## src/rtl/pipe_stall_ctrl_pkg.sv

```systemverilog
// Shared types for the pipeline stall controller: FSM states, the ID/EX control
// bundle and the bubble constant loaded whenever an instruction is squashed or held.
package pipe_ctrl_pkg;

  typedef enum logic [1:0] {
    RUN,
    STALL,
    FLUSH
  } state_t;

  localparam int unsigned REG_W_DEF = 4;

  typedef struct packed {
    logic valid;
    logic mem_read;
    logic mem_write;
    logic reg_write;
    logic immd;
  } ctrl_t;

  localparam ctrl_t BUBBLE_CTRL = '0;

endpackage

```

## src/rtl/pipe_stall_ctrl_if.sv

```systemverilog
// Decode/hazard-side handshake and ID/EX outputs of the stall controller.
// master = decode/hazard side, slave = pipe_stall_ctrl.
interface pipe_stall_ctrl_if
  import pipe_ctrl_pkg::*;
#(
  parameter int unsigned REG_W = REG_W_DEF,
  parameter int unsigned CNT_W = 16
);
  logic             StallReq;
  logic             BranchTaken;
  logic             IDValid;
  logic             IDMemRead;
  logic             IDMemWrite;
  logic             IDRegWrite;
  logic             IDImmd;
  logic [REG_W-1:0] IDRegOp1;
  logic [REG_W-1:0] IDRegOp2;

  logic             PCWrite;
  logic             IFIDWrite;
  logic             IFIDFlush;
  logic             IDEXValid;
  logic             IDEXMemRead;
  logic             IDEXMemWrite;
  logic             IDEXRegWrite;
  logic             IDEXImmd;
  logic [REG_W-1:0] IDEXRegOp1;
  logic [REG_W-1:0] IDEXRegOp2;
  logic             StallErr;
  logic [CNT_W-1:0] StallCount;
  logic [CNT_W-1:0] BubbleCount;

  modport master (
    output StallReq, BranchTaken, IDValid, IDMemRead, IDMemWrite, IDRegWrite, IDImmd,
           IDRegOp1, IDRegOp2,
    input  PCWrite, IFIDWrite, IFIDFlush, IDEXValid, IDEXMemRead, IDEXMemWrite,
           IDEXRegWrite, IDEXImmd, IDEXRegOp1, IDEXRegOp2, StallErr, StallCount, BubbleCount
  );

  modport slave (
    input  StallReq, BranchTaken, IDValid, IDMemRead, IDMemWrite, IDRegWrite, IDImmd,
           IDRegOp1, IDRegOp2,
    output PCWrite, IFIDWrite, IFIDFlush, IDEXValid, IDEXMemRead, IDEXMemWrite,
           IDEXRegWrite, IDEXImmd, IDEXRegOp1, IDEXRegOp2, StallErr, StallCount, BubbleCount
  );

endinterface

```

## src/rtl/pipe_stall_ctrl_sat_counter.sv

```systemverilog
// Saturating up-counter with synchronous clear (clear wins over increment).
module sat_counter #(
  parameter int unsigned      WIDTH = 8,
  parameter logic [WIDTH-1:0] MAX   = '1
) (
  input  logic             clk,
  input  logic             rst_n,
  input  logic             i_inc,
  input  logic             i_clr,
  output logic [WIDTH-1:0] o_cnt
);

  logic [WIDTH-1:0] r_cnt;

  always_ff @(posedge clk or negedge rst_n) begin
    if (!rst_n) begin
      r_cnt <= '0;
    end else if (i_clr) begin
      r_cnt <= '0;
    end else if (i_inc && (r_cnt != MAX)) begin
      r_cnt <= r_cnt + 1'b1;
    end
  end

  assign o_cnt = r_cnt;

endmodule

```

## src/rtl/pipe_stall_ctrl.sv

```systemverilog
// Pipeline stall/flush controller: PC/IF-ID enables, ID/EX control register with bubbles,
// stall watchdog. Optional perf counters behind `PIPE_STALL_PERF_CNT_EN.
module pipe_stall_ctrl
  import pipe_ctrl_pkg::*;
#(
  parameter int unsigned REG_W        = REG_W_DEF,
  parameter int unsigned FLUSH_CYCLES = 1,
  parameter int unsigned MAX_STALL    = 8,
  parameter int unsigned CNT_W        = 16
) (
  input logic               clk,
  input logic               rst_n,
  pipe_stall_ctrl_if.slave  bus
);

  localparam logic [2:0] FLUSH_RELOAD = 3'(FLUSH_CYCLES - 1);
  localparam logic [7:0] STALL_LIMIT  = 8'(MAX_STALL);
  localparam logic [7:0] STALL_ERR_AT = 8'(MAX_STALL - 1);

  state_t           r_state;
  state_t           w_state_nxt;
  logic [2:0]       r_flush_cnt;
  logic [2:0]       w_flush_cnt_nxt;
  logic             w_flush;
  logic             w_stall;
  ctrl_t            w_id_ctrl;
  ctrl_t            r_idex_ctrl;
  logic [REG_W-1:0] r_idex_op1;
  logic [REG_W-1:0] r_idex_op2;
  logic [7:0]       w_stall_run;
  logic             r_stall_err;

  always_ff @(posedge clk or negedge rst_n) begin
    if (!rst_n) begin
      r_state     <= RUN;
      r_flush_cnt <= '0;
    end else begin
      r_state     <= w_state_nxt;
      r_flush_cnt <= w_flush_cnt_nxt;
    end
  end

  // Branch beats everything; in FLUSH a stall request is ignored.
  always_comb begin
    w_state_nxt     = r_state;
    w_flush_cnt_nxt = r_flush_cnt;
    w_flush         = 1'b0;
    w_stall         = 1'b0;
    if (bus.BranchTaken) begin
      w_flush         = 1'b1;
      w_flush_cnt_nxt = FLUSH_RELOAD;
      w_state_nxt     = (FLUSH_CYCLES > 1) ? FLUSH : RUN;
    end else begin
      case (r_state)
        FLUSH: begin
          w_flush         = 1'b1;
          w_flush_cnt_nxt = (r_flush_cnt == 3'd0) ? 3'd0 : r_flush_cnt - 3'd1;
          if (r_flush_cnt <= 3'd1) w_state_nxt = RUN;
        end
        default: begin
          if (bus.StallReq) begin
            w_stall     = 1'b1;
            w_state_nxt = STALL;
          end else begin
            w_state_nxt = RUN;
          end
        end
      endcase
    end
  end

  assign bus.PCWrite   = rst_n & ~w_stall;
  assign bus.IFIDWrite = rst_n & ~w_stall;
  assign bus.IFIDFlush = rst_n & w_flush;

  always_comb begin
    w_id_ctrl = '{valid:     bus.IDValid,
                  mem_read:  bus.IDMemRead,
                  mem_write: bus.IDMemWrite,
                  reg_write: bus.IDRegWrite,
                  immd:      bus.IDImmd};
  end

  always_ff @(posedge clk or negedge rst_n) begin
    if (!rst_n) begin
      r_idex_ctrl <= BUBBLE_CTRL;
      r_idex_op1  <= '0;
      r_idex_op2  <= '0;
    end else if (w_flush || w_stall) begin
      r_idex_ctrl <= BUBBLE_CTRL;
      r_idex_op1  <= '0;
      r_idex_op2  <= '0;
    end else begin
      r_idex_ctrl <= w_id_ctrl;
      r_idex_op1  <= bus.IDRegOp1;
      r_idex_op2  <= bus.IDRegOp2;
    end
  end

  assign bus.IDEXValid    = r_idex_ctrl.valid;
  assign bus.IDEXMemRead  = r_idex_ctrl.mem_read;
  assign bus.IDEXMemWrite = r_idex_ctrl.mem_write;
  assign bus.IDEXRegWrite = r_idex_ctrl.reg_write;
  assign bus.IDEXImmd     = r_idex_ctrl.immd;
  assign bus.IDEXRegOp1   = r_idex_op1;
  assign bus.IDEXRegOp2   = r_idex_op2;

  sat_counter #(
    .WIDTH (8),
    .MAX   (STALL_LIMIT)
  ) u_stall_run (
    .clk   (clk),
    .rst_n (rst_n),
    .i_inc (w_stall),
    .i_clr (~w_stall),
    .o_cnt (w_stall_run)
  );

  // Sets on the edge where the run count reaches MAX_STALL, i.e. it currently holds MAX_STALL-1.
  always_ff @(posedge clk or negedge rst_n) begin
    if (!rst_n) begin
      r_stall_err <= 1'b0;
    end else if (w_stall && (w_stall_run >= STALL_ERR_AT)) begin
      r_stall_err <= 1'b1;
    end
  end

  assign bus.StallErr = r_stall_err;

`ifdef PIPE_STALL_PERF_CNT_EN
  sat_counter #(
    .WIDTH (CNT_W)
  ) u_stall_cnt (
    .clk   (clk),
    .rst_n (rst_n),
    .i_inc (w_stall),
    .i_clr (1'b0),
    .o_cnt (bus.StallCount)
  );

  sat_counter #(
    .WIDTH (CNT_W)
  ) u_bubble_cnt (
    .clk   (clk),
    .rst_n (rst_n),
    .i_inc (w_stall | w_flush),
    .i_clr (1'b0),
    .o_cnt (bus.BubbleCount)
  );
`else
  assign bus.StallCount  = {CNT_W{1'b0}};
  assign bus.BubbleCount = {CNT_W{1'b0}};
`endif

endmodule

```

## src/flat_wrapper.sv

```systemverilog
// flat-port wrapper written by rule: the top's interface ports become plain ports
module pipe_stall_ctrl_flat import pipe_ctrl_pkg::*;
#(
  parameter int unsigned REG_W        = REG_W_DEF,
  parameter int unsigned FLUSH_CYCLES = 1,
  parameter int unsigned MAX_STALL    = 8,
  parameter int unsigned CNT_W        = 16
)
  (clk, rst_n, bus_StallReq, bus_BranchTaken, bus_IDValid, bus_IDMemRead, bus_IDMemWrite, bus_IDRegWrite, bus_IDImmd, bus_IDRegOp1, bus_IDRegOp2, bus_PCWrite, bus_IFIDWrite, bus_IFIDFlush, bus_IDEXValid, bus_IDEXMemRead, bus_IDEXMemWrite, bus_IDEXRegWrite, bus_IDEXImmd, bus_IDEXRegOp1, bus_IDEXRegOp2, bus_StallErr, bus_StallCount, bus_BubbleCount);
  pipe_stall_ctrl_if #(.REG_W(REG_W), .CNT_W(CNT_W)) bus_i ();
  input logic clk;
  input logic rst_n;
  input wire logic [$bits(bus_i.StallReq)-1:0] bus_StallReq;
  input wire logic [$bits(bus_i.BranchTaken)-1:0] bus_BranchTaken;
  input wire logic [$bits(bus_i.IDValid)-1:0] bus_IDValid;
  input wire logic [$bits(bus_i.IDMemRead)-1:0] bus_IDMemRead;
  input wire logic [$bits(bus_i.IDMemWrite)-1:0] bus_IDMemWrite;
  input wire logic [$bits(bus_i.IDRegWrite)-1:0] bus_IDRegWrite;
  input wire logic [$bits(bus_i.IDImmd)-1:0] bus_IDImmd;
  input wire logic [$bits(bus_i.IDRegOp1)-1:0] bus_IDRegOp1;
  input wire logic [$bits(bus_i.IDRegOp2)-1:0] bus_IDRegOp2;
  output wire logic [$bits(bus_i.PCWrite)-1:0] bus_PCWrite;
  output wire logic [$bits(bus_i.IFIDWrite)-1:0] bus_IFIDWrite;
  output wire logic [$bits(bus_i.IFIDFlush)-1:0] bus_IFIDFlush;
  output wire logic [$bits(bus_i.IDEXValid)-1:0] bus_IDEXValid;
  output wire logic [$bits(bus_i.IDEXMemRead)-1:0] bus_IDEXMemRead;
  output wire logic [$bits(bus_i.IDEXMemWrite)-1:0] bus_IDEXMemWrite;
  output wire logic [$bits(bus_i.IDEXRegWrite)-1:0] bus_IDEXRegWrite;
  output wire logic [$bits(bus_i.IDEXImmd)-1:0] bus_IDEXImmd;
  output wire logic [$bits(bus_i.IDEXRegOp1)-1:0] bus_IDEXRegOp1;
  output wire logic [$bits(bus_i.IDEXRegOp2)-1:0] bus_IDEXRegOp2;
  output wire logic [$bits(bus_i.StallErr)-1:0] bus_StallErr;
  output wire logic [$bits(bus_i.StallCount)-1:0] bus_StallCount;
  output wire logic [$bits(bus_i.BubbleCount)-1:0] bus_BubbleCount;
  assign bus_i.StallReq = bus_StallReq;
  assign bus_i.BranchTaken = bus_BranchTaken;
  assign bus_i.IDValid = bus_IDValid;
  assign bus_i.IDMemRead = bus_IDMemRead;
  assign bus_i.IDMemWrite = bus_IDMemWrite;
  assign bus_i.IDRegWrite = bus_IDRegWrite;
  assign bus_i.IDImmd = bus_IDImmd;
  assign bus_i.IDRegOp1 = bus_IDRegOp1;
  assign bus_i.IDRegOp2 = bus_IDRegOp2;
  assign bus_PCWrite = bus_i.PCWrite;
  assign bus_IFIDWrite = bus_i.IFIDWrite;
  assign bus_IFIDFlush = bus_i.IFIDFlush;
  assign bus_IDEXValid = bus_i.IDEXValid;
  assign bus_IDEXMemRead = bus_i.IDEXMemRead;
  assign bus_IDEXMemWrite = bus_i.IDEXMemWrite;
  assign bus_IDEXRegWrite = bus_i.IDEXRegWrite;
  assign bus_IDEXImmd = bus_i.IDEXImmd;
  assign bus_IDEXRegOp1 = bus_i.IDEXRegOp1;
  assign bus_IDEXRegOp2 = bus_i.IDEXRegOp2;
  assign bus_StallErr = bus_i.StallErr;
  assign bus_StallCount = bus_i.StallCount;
  assign bus_BubbleCount = bus_i.BubbleCount;
  pipe_stall_ctrl #(.REG_W(REG_W), .FLUSH_CYCLES(FLUSH_CYCLES), .MAX_STALL(MAX_STALL), .CNT_W(CNT_W)) u_core (.clk(clk), .rst_n(rst_n), .bus(bus_i));
endmodule
```

## config.mk

```make
export PLATFORM = sky130hd
export DESIGN_NAME = pipe_stall_ctrl_flat
export DESIGN_NICKNAME = d
export VERILOG_FILES = /design/src/rtl/pipe_stall_ctrl_pkg.sv /design/src/rtl/pipe_stall_ctrl_if.sv /design/src/rtl/pipe_stall_ctrl_sat_counter.sv /design/src/rtl/pipe_stall_ctrl.sv /design/src/flat_wrapper.sv
export SDC_FILE = /design/constraint.sdc
export NUM_CORES = 1
export LEC_CHECK = 0
export BUFFER_PORTS_ARGS = -buffer_cell sky130_fd_sc_hd__buf_2
export CORE_MARGIN = 2
export CORE_UTILIZATION = 39
export CTS_CLUSTER_DIAMETER = 100
export DETAILED_ROUTE_END_ITERATION = 16
export GPL_TIMING_DRIVEN = 1
export PLACE_DENSITY = 0.73
export SYNTH_ARGS = -nofsm -noshare
export SYNTH_HDL_FRONTEND = slang
export SYNTH_SLANG_ARGS = --single-unit
export TNS_END_PERCENT = 5
```

## constraint.sdc

```tcl
create_clock -name clk -period 1.46 [get_ports clk]
set_input_delay 0.292 -clock clk [delete_from_list [all_inputs] [get_ports clk]]
set_output_delay 0.292 -clock clk [all_outputs]
set_load 0.02 [all_outputs]
```

==> reports/qor.yml <==
status: "finished with violations"
violations: "design-rule violations"
num_rows: 19
drive_above_1_share: 0.310
hold_violations: 0
synth_area_um2: 1170
period_needed_ns: 1.39
place_area_um2: 1280
cts_root_buf: "clkbuf_4"
drcViolationCount: 4
clock_latency_ns: 0.30
p_int_w: 0.000838
grt_max_degree: 15
drt-initial-drc-count: 23
vias: 831
critPathArrivalTime_ns: 1.59
start_kind: "flip-flop"
detail_route.wl_per_cell_um: 10.5
ys_seq_area_frac: 0.470
postRouteAntennaNets: 0
fmax_mhz: 720
cts_num_sinks: 22
ys_types: 29
fin_setup_tns_ns: 0
drt_pre_antenna_iters: 11
p_leak_nw: 0.728
h-tree-depth: 1
nets: 175
first_global_vias: 775
clock_power_share: 0.279
p_comb_frac: 0.178
syn-instance-count: 115
place.gp.congestion: 0.820
placedCellCount: 180
peakVddDrop_v: 0.000501
pin_count: 66
syn2layout_area_growth_pct: 14.0
yosys_warnings: 0
period_share: 0.951
io_buffers: 33
r2r_slack_ns: 0.07
start_util: 0.417
slew_violations: 0
p_seq_frac: 0.543
cts.reportedPaths.clkPinSlew_ns: 0.12
diodes: 0
hpwl_um: 1600
worstSetupPathType: "flip-flop to flip-flop"
finClkSkew_ns: 0.00430
layout_setup_ws_ns: 0.0709
ys_ff_latch: 22
critPathCaptureType: "flip-flop"
numCtsBuffers: 3
core_area_um2: 2810
cts_tree: "done"
clockBufferDepth: 2
antenna_found_initial: 0
grt_pass1_wl_um: 3230
cap_violations: 0
power_density_nw_per_um2: 874
routed_via_density: 4.47
wl_um: 1950
p_sw_w: 0.000330
required_ns: 1.66
grt-ovfl-total: 0
post_synth.cell_area_avg_um2: 10.2
min_path_type: "input pin to flip-flop"
dpl_worst_slack_ns: 0.0176
dieArea_um2: 3460
switching_share: 0.282
setup_viol: 0
grt_usage: 0.122
die_y_um: 58.8
die_x_um: 58.8
cp_max_fo: 6
fin_cells: 186
stdcell_area_um2: 1340
==> through the flow <==
stage	hold slack (ns)	utilization	total power (W)
after floorplan	-0.00359	-	0.000846
after global placement	0.265	0.455	0.000846
after detailed placement	0.267	0.455	0.000850
after CTS	0.172	0.474	0.00118
after global routing	0.169	0.476	0.00123
final	0.185	0.476	0.00117
==> worst paths after layout <==
check	cells after the start	end	startpoint
worst min-delay path	2	u_core.bus.IDEXRegOp1[3]	bus_IDRegOp1[3]
worst max-delay path	3	u_core.u_stall_run.o_cnt[1]	u_core.u_stall_run.o_cnt[4]
min in group asynchronous	3	u_core.bus.IDEXRegWrite	rst_n
max in group asynchronous	3	u_core.bus.IDEXRegOp2[1]	rst_n
worst max register to register	3	u_core.u_stall_run.o_cnt[1]	u_core.u_stall_run.o_cnt[4]
worst min register to register	1	u_core.bus.StallErr	u_core.bus.StallErr
==> per-layer routing <==
| metal | GRT usage | wire (um) | up-vias |
|---|---|---|---|
| met5 | 0 | 0 | - |
| met4 | 0.0617 | 25 | 0 |
| met3 | 0.0505 | 230 | 4 |
| met2 | 0.200 | 988 | 57 |
| met1 | 0.137 | 710 | 379 |
| li1 | - | - | 391 |
==> cells in the mapped netlist <==
cell type,n,area (um2)
o21ai_0,3,15.0
buf_4,33,248
xor2_1,2,17.5
nand3_1,4,20.0
ha_1,2,25.0
nor2b_1,1,6.26
nor2_1,3,11.3
nand3b_1,1,7.51
a2111oi_1,1,10.0
a31o_1,1,8.76
nor4_1,1,6.26
or3_1,3,18.8
o21ai_1,1,5.00
dfrtp_1,22,551
nor3_2,1,10.0
a21oi_1,5,25.0
or4_4,1,11.3
nand2b_1,1,6.26
and2_1,15,93.8
conb_1,1,3.75
nand4_1,1,6.26
buf_2,1,5.00
and3b_1,1,8.76
o21bai_1,1,7.51
nand2_1,2,7.51
nor3b_2,1,12.5
inv_1,3,11.3
nor3_1,1,5.00
clkbuf_1,2,7.51
==> cells by family after synthesis <==
kind of cell / after synthesis / synth area share
buffers and inverters: 39 / 0.232
adders and majority gates: 2 / 0.0214
DFF: 22 / 0.470
and+or+nand+nor: 37 / 0.198
AOI/OAI and AO/OA: 12 / 0.0609
other: 1 / 0.00320
xor gates and xnor gates: 2 / 0.0150
==> cells in the final DEF, fill, tap and decap left out, types with 2 or more instances in the layout <==
master,netlist,layout
buf_4,33,7
inv_1,3,3
ha_1,2,2
nand3_1,4,4
conb_1,1,32
o21ai_0,3,3
or3_1,3,3
clkbuf_4,0,3
nand2_1,2,2
dfrtp_1,22,22
xor2_1,2,2
a21oi_1,5,5
nor2_1,3,3
and2_1,15,15
buf_2,1,33
==> sequential cells by signal, indices dropped and copies added (netlist names) <==
| name | cells |
|---|---|
| u_core.bus.IDEXRegOp2 | 4 |
| u_core.u_stall_run.o_cnt | 8 |
| u_core.bus.IDEXImmd | 1 |
| u_core.bus.StallErr | 1 |
| u_core.bus.IDEXRegOp1 | 4 |
| u_core.bus.IDEXMemRead | 1 |
| u_core.bus.IDEXRegWrite | 1 |
| u_core.bus.IDEXMemWrite | 1 |
| u_core.bus.IDEXValid | 1 |
==> critical path, stage by stage, from the launching register on <==
cell	delay [ns]
dfrtp_1	0.46
or4_4	0.58
o21ai_1	0.16
a21oi_1	0.09
==> what timing repair did <==
| action | CTS | global route |
|---|---|---|
| endpoints found under the setup margin | 1 | 1 |
| resized for setup | 0 | 1 |
| endpoints found under the hold margin | 22 | 0 |
| pin swaps | 0 | 1 |
| setup buffers | 1 | 0 |
| hold buffers | 1 | 0 |
==> area by class of cell <==
cell class	count	area, um2
Inverter	3	11.3
Fill cell	274	1470
Tap cell	31	38.8
Clock buffer	4	36.3
Multi-Input combinational cell	85	470
Timing Repair Buffer	41	228
Sequential cell	22	551
==> power groups by stage <==
stage / clock network [W] / registers, W / logic [W]
after detailed placement: 0 / 0.000646 / 0.000203
after CTS: 0.000341 / 0.000634 / 0.000207
after floorplan: 0 / 0.000670 / 0.000176
after global routing: 0.000366 / 0.000637 / 0.000227
final: 0.000325 / 0.000634 / 0.000208
after global placement: 0 / 0.000646 / 0.000200
Power figures use the tool's default switching activity.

(Brief): Work through the data above and give the number of lines in which "floorplan" appears; add nothing else.

(Answer for the task): 2